New Delhi: Just last week the CBI told the court that the two key witnesses in the 1984 anti-Sikh riots case - Jasbir Singh and Surinder Singh - were inconsistent and unreliable in their statements. But it was the statements of these witnesses - who were tracked down by CNN-IBN - that prompted the sessions court to reopen cases in the first place.

"There is no witness to prove the charges against Jagdish Tytler," the CBI had stated in November 2007, closing its cases against the Congress leader. But CNN-IBN found not one, but two witnesses, able and willing to speak.

The first of these was Jasbir Singh whom the CBI failed to find in 23 years. Jasbeer Singh spoke to CNN-IBN at his current home in California.

"I saw Tytler inciting the mob outside the hospital at the Kingsway camp. He was saying, 'I have told the party that most Sikhs will be killed in my area'," Jasbir Singh stated.

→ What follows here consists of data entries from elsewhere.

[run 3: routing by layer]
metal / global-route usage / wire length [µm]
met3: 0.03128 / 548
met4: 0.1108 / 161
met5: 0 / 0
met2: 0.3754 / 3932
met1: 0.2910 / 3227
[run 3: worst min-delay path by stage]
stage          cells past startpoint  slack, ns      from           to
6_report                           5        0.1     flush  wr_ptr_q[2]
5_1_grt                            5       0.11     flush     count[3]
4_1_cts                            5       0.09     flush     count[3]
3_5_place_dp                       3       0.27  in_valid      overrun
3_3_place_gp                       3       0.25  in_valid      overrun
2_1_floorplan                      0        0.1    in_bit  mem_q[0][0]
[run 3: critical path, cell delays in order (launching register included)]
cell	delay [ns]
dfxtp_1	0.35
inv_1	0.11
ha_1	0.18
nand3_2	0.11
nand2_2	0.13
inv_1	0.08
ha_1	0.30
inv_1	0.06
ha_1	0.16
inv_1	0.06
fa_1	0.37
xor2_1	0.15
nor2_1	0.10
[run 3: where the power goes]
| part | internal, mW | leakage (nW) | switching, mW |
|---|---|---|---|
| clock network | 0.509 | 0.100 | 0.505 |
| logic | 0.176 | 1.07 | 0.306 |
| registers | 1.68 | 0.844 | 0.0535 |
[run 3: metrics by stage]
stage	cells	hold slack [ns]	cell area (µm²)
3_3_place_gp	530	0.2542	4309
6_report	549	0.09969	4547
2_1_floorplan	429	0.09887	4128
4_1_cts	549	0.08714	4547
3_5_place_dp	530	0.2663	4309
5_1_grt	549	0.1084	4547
==> src/rtl/ex_mem_skid_reg.sv <==
`default_nettype none
// ============================================================================
// Module   : ex_mem_skid_reg
// Brief    : EX->MEM pipeline register with a two-entry skid buffer and flush.
// Revision : 1.0
// ============================================================================
module ex_mem_skid_reg #(
    parameter int DWIDTH = 32,
    parameter int RADDR  = 5
) (
    input  logic              clk,
    input  logic              rst_n,
    input  logic              flush,
    input  logic              in_valid,
    output logic              in_ready,
    input  logic [DWIDTH-1:0] in_alu_out,
    input  logic [DWIDTH-1:0] in_store_data,
    input  logic [DWIDTH-1:0] in_pc,
    input  logic [RADDR-1:0]  in_rd,
    input  logic              in_rd_we,
    input  logic              in_mem_rd,
    input  logic              in_mem_wr,
    output logic              out_valid,
    input  logic              out_ready,
    output logic [DWIDTH-1:0] out_alu_out,
    output logic [DWIDTH-1:0] out_store_data,
    output logic [DWIDTH-1:0] out_pc,
    output logic [RADDR-1:0]  out_rd,
    output logic              out_rd_we,
    output logic              out_mem_rd,
    output logic              out_mem_wr
);

    localparam int PW = 3*DWIDTH + RADDR + 3;

    // Encoding is {main_valid, skid_valid}; 2'b01 can never be reached.
    typedef enum logic [1:0] {
        EMPTY = 2'b00,
        FULL1 = 2'b10,
        FULL2 = 2'b11
    } state_t;

    state_t          state_q, state_d;
    logic [PW-1:0]   main_q, main_d;
    logic [PW-1:0]   skid_q, skid_d;
    logic [PW-1:0]   in_pl;
    logic            in_xfer;
    logic            out_xfer;

    assign in_pl = {in_alu_out, in_store_data, in_pc, in_rd, in_rd_we, in_mem_rd, in_mem_wr};
    assign {out_alu_out, out_store_data, out_pc, out_rd, out_rd_we, out_mem_rd, out_mem_wr} = main_q;

    // Both handshake outputs come straight from state flops, so a downstream
    // stall never reaches in_ready in the same cycle.
    assign out_valid = state_q[1];
    assign in_ready  = ~state_q[0];

    assign in_xfer  = in_valid & in_ready;
    assign out_xfer = out_valid & out_ready;

    always_comb begin
        state_d = state_q;
        main_d  = main_q;
        skid_d  = skid_q;
        if (flush) begin
            state_d = EMPTY;
        end else begin
            case (state_q)
                EMPTY: begin
                    if (in_xfer) begin
                        main_d  = in_pl;
                        state_d = FULL1;
                    end
                end
                FULL1: begin
                    if (in_xfer && out_xfer) begin
                        main_d = in_pl;
                    end else if (out_xfer) begin
                        state_d = EMPTY;
                    end else if (in_xfer) begin
                        skid_d  = in_pl;
                        state_d = FULL2;
                    end
                end
                FULL2: begin
                    if (out_xfer) begin
                        main_d  = skid_q;
                        state_d = FULL1;
                    end
                end
                default: state_d = EMPTY;
            endcase
        end
    end

    always_ff @(posedge clk or negedge rst_n) begin
        if (!rst_n) begin
            state_q <= EMPTY;
            main_q  <= '0;
            skid_q  <= '0;
        end else begin
            state_q <= state_d;
            main_q  <= main_d;
            skid_q  <= skid_d;
        end
    end

endmodule
`default_nettype wire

Jasbir refused to testify in India, fearing for his life.

CNN-IBN also found Surinder Singh, who had testified against Tytler before the Nanavati Commission, but had then retracted his statement. Surinder Singh told CNN-IBN that he had been forced to change his original statement.

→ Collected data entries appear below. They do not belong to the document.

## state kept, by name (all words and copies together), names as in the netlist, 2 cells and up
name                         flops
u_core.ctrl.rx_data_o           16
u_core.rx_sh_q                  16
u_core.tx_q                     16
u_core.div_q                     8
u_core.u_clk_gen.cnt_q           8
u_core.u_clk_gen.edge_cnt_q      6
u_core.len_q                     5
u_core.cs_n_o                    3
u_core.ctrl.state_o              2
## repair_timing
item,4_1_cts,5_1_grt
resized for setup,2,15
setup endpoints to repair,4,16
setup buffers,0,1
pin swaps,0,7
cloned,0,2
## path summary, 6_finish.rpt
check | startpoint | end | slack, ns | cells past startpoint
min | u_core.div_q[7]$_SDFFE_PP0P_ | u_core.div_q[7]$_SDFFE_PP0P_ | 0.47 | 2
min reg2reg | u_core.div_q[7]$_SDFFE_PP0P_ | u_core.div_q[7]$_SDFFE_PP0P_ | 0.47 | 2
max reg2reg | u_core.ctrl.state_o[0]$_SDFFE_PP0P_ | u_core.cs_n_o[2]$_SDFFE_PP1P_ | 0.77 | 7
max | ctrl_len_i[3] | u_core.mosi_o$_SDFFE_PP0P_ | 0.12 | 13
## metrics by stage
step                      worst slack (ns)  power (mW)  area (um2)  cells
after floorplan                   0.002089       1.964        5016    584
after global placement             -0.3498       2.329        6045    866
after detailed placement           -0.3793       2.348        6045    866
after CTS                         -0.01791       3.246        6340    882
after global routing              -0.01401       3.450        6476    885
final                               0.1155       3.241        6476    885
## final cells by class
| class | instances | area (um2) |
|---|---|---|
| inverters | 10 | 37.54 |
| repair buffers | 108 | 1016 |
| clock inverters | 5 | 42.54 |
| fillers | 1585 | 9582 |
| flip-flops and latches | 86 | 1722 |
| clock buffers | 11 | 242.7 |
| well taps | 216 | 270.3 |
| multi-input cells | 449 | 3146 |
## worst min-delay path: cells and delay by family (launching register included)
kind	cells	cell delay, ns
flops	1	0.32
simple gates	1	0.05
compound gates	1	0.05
[src/rtl/seg7_scan_driver.sv]
// Multiplexed 8-digit common-anode 7-segment driver fed by a one-hot ring counter.
// Define HEX_DIGITS_EN to decode digit values A-F; otherwise they show blank segments.
module seg7_scan_driver #(
    parameter int BLANK_CYCLES = 4,
    parameter int ERR_CYCLES   = 16
) (
    input  logic        clk,
    input  logic        rst,
    input  logic [7:0]  ring,
    input  logic [31:0] digits,
    input  logic [7:0]  dp,
    output logic [7:0]  an,
    output logic [6:0]  seg,
    output logic        dp_n,
    output logic [2:0]  digit_idx,
    output logic        err
);

    localparam int BW = (BLANK_CYCLES > 1) ? $clog2(BLANK_CYCLES) : 1;
    localparam int IW = (ERR_CYCLES > 1) ? $clog2(ERR_CYCLES) : 1;
    localparam logic [BW-1:0] BRELOAD = BW'(BLANK_CYCLES - 1);
    localparam logic [IW-1:0] IMAX    = IW'(ERR_CYCLES - 1);

    typedef enum logic [1:0] {IDLE, BLANK, SHOW, FAULT} state_t;

    state_t        state, state_n;
    logic [7:0]    ring_q;
    logic [BW-1:0] bcnt, bcnt_n;
    logic [IW-1:0] icnt, icnt_n;

    logic          change, valid, fault_hit;
    logic [3:0]    ones;
    logic [2:0]    idx;
    logic [3:0]    nib;

    logic [7:0]    an_n;
    logic [6:0]    seg_n;
    logic          dpn_n;
    logic [2:0]    idx_n;
    logic          err_n;

    function automatic logic [6:0] decode(input logic [3:0] v);
        case (v)
            4'h0: decode = 7'b1000000;
            4'h1: decode = 7'b1111001;
            4'h2: decode = 7'b0100100;
            4'h3: decode = 7'b0110000;
            4'h4: decode = 7'b0011001;
            4'h5: decode = 7'b0010010;
            4'h6: decode = 7'b0000010;
            4'h7: decode = 7'b1111000;
            4'h8: decode = 7'b0000000;
            4'h9: decode = 7'b0010000;
`ifdef HEX_DIGITS_EN
            4'hA: decode = 7'b0001000;
            4'hB: decode = 7'b0000011;
            4'hC: decode = 7'b1000110;
            4'hD: decode = 7'b0100001;
            4'hE: decode = 7'b0000110;
            4'hF: decode = 7'b0001110;
`endif
            default: decode = 7'h7F;
        endcase
    endfunction

    always_comb begin
        ones = '0;
        idx  = '0;
        for (int unsigned i = 0; i < 8; i++) begin
            ones = ones + {3'b000, ring_q[i]};
            if (ring_q[i]) idx = 3'(i);
        end
        valid     = (ones == 4'd1);
        change    = (ring != ring_q);
        fault_hit = !valid && (icnt == IMAX);
        nib       = digits[{idx, 2'b00} +: 4];
    end

    // Invalid counter saturates so FAULT is held until a valid ring_q appears.
    always_comb begin
        state_n = state;
        bcnt_n  = bcnt;
        if (valid)             icnt_n = '0;
        else if (icnt == IMAX) icnt_n = icnt;
        else                   icnt_n = icnt + 1'b1;

        case (state)
            IDLE: begin
                if (fault_hit) state_n = FAULT;
                else if (change) begin
                    state_n = BLANK;
                    bcnt_n  = BRELOAD;
                end
            end
            BLANK: begin
                if (fault_hit)               state_n = FAULT;
                else if (change || !valid)   bcnt_n  = BRELOAD;
                else if (bcnt == '0)         state_n = SHOW;
                else                         bcnt_n  = bcnt - 1'b1;
            end
            SHOW: begin
                if (fault_hit) state_n = FAULT;
                else if (change) begin
                    state_n = BLANK;
                    bcnt_n  = BRELOAD;
                end
            end
            FAULT: begin
                if (valid) begin
                    state_n = BLANK;
                    bcnt_n  = BRELOAD;
                end
            end
            default: state_n = IDLE;
        endcase
    end

    // Outputs follow the next state so they land on the same edge as the transition.
    always_comb begin
        an_n  = '1;
        seg_n = '1;
        dpn_n = 1'b1;
        idx_n = '0;
        if (state_n == SHOW) begin
            an_n  = ~ring_q;
            idx_n = idx;
            seg_n = decode(nib);
            dpn_n = ~dp[idx];
        end
        err_n = (state_n == FAULT);
    end

    always_ff @(posedge clk) begin
        if (rst) begin
            state     <= IDLE;
            ring_q    <= '0;
            bcnt      <= '0;
            icnt      <= '0;
            an        <= '1;
            seg       <= '1;
            dp_n      <= 1'b1;
            digit_idx <= '0;
            err       <= 1'b0;
        end else begin
            state     <= state_n;
            ring_q    <= ring;
            bcnt      <= bcnt_n;
            icnt      <= icnt_n;
            an        <= an_n;
            seg       <= seg_n;
            dp_n      <= dpn_n;
            digit_idx <= idx_n;
            err       <= err_n;
        end
    end

endmodule
### config.mk
export PLATFORM = sky130hd
export DESIGN_NAME = abs_frame_accumulator
export DESIGN_NICKNAME = d
export VERILOG_FILES = /design/src/rtl/abs_pkg.sv /design/src/rtl/absolute_value.sv /design/src/rtl/abs_frame_accumulator.sv
export SDC_FILE = /design/constraint.sdc
export NUM_CORES = 1
export LEC_CHECK = 0
export ABC_AREA = 1
export ABC_CLOCK_PERIOD_IN_PS = 2000
export CORE_ASPECT_RATIO = 1.4
export CORE_UTILIZATION = 50
export DETAILED_ROUTE_END_ITERATION = 6
export PLACE_DENSITY = 0.8
export SYNTH_ARGS = -nofsm -noshare
export SYNTH_HDL_FRONTEND = slang
export SYNTH_HIERARCHICAL = 1
export SYNTH_SLANG_ARGS = --single-unit
### constraint.sdc
create_clock -name clk -period 2 [get_ports clk]
set_input_delay 0.6 -clock clk [delete_from_list [all_inputs] [get_ports clk]]
set_output_delay 0.6 -clock clk [all_outputs]
set_load 0.005 [all_outputs]
### src/rtl/abs_pkg.sv
// Shared definitions for the absolute-value frame accumulator slice.
package abs_pkg;

   localparam int DATA_W = 8;

   typedef enum logic [1:0] {
      IDLE,
      RUN,
      DONE
   } state_t;

   // Narrowest sum that cannot overflow for a frame of count full-scale magnitudes.
   function automatic int min_sum_w(input int count);
      return DATA_W + $clog2(count);
   endfunction

endpackage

"Jagdish Tytler was shouting 'Loot them later, kill them. They have killed our mother!' People were celebrating and Tytler was also celebrating with them. When I was taken to the CBI before, his men took me away and threatened me that if I said anything against Tytler, they would kill me and my family. So I exonerated Tytler. I was helpless. No one was ready to help me," said Surinder Singh.

After CNN-IBN broadcast these interviews, a Delhi sessions court ordered the CBI to reopen Tytler's cases and record Jasbir Singh and Surinder Singh's statements.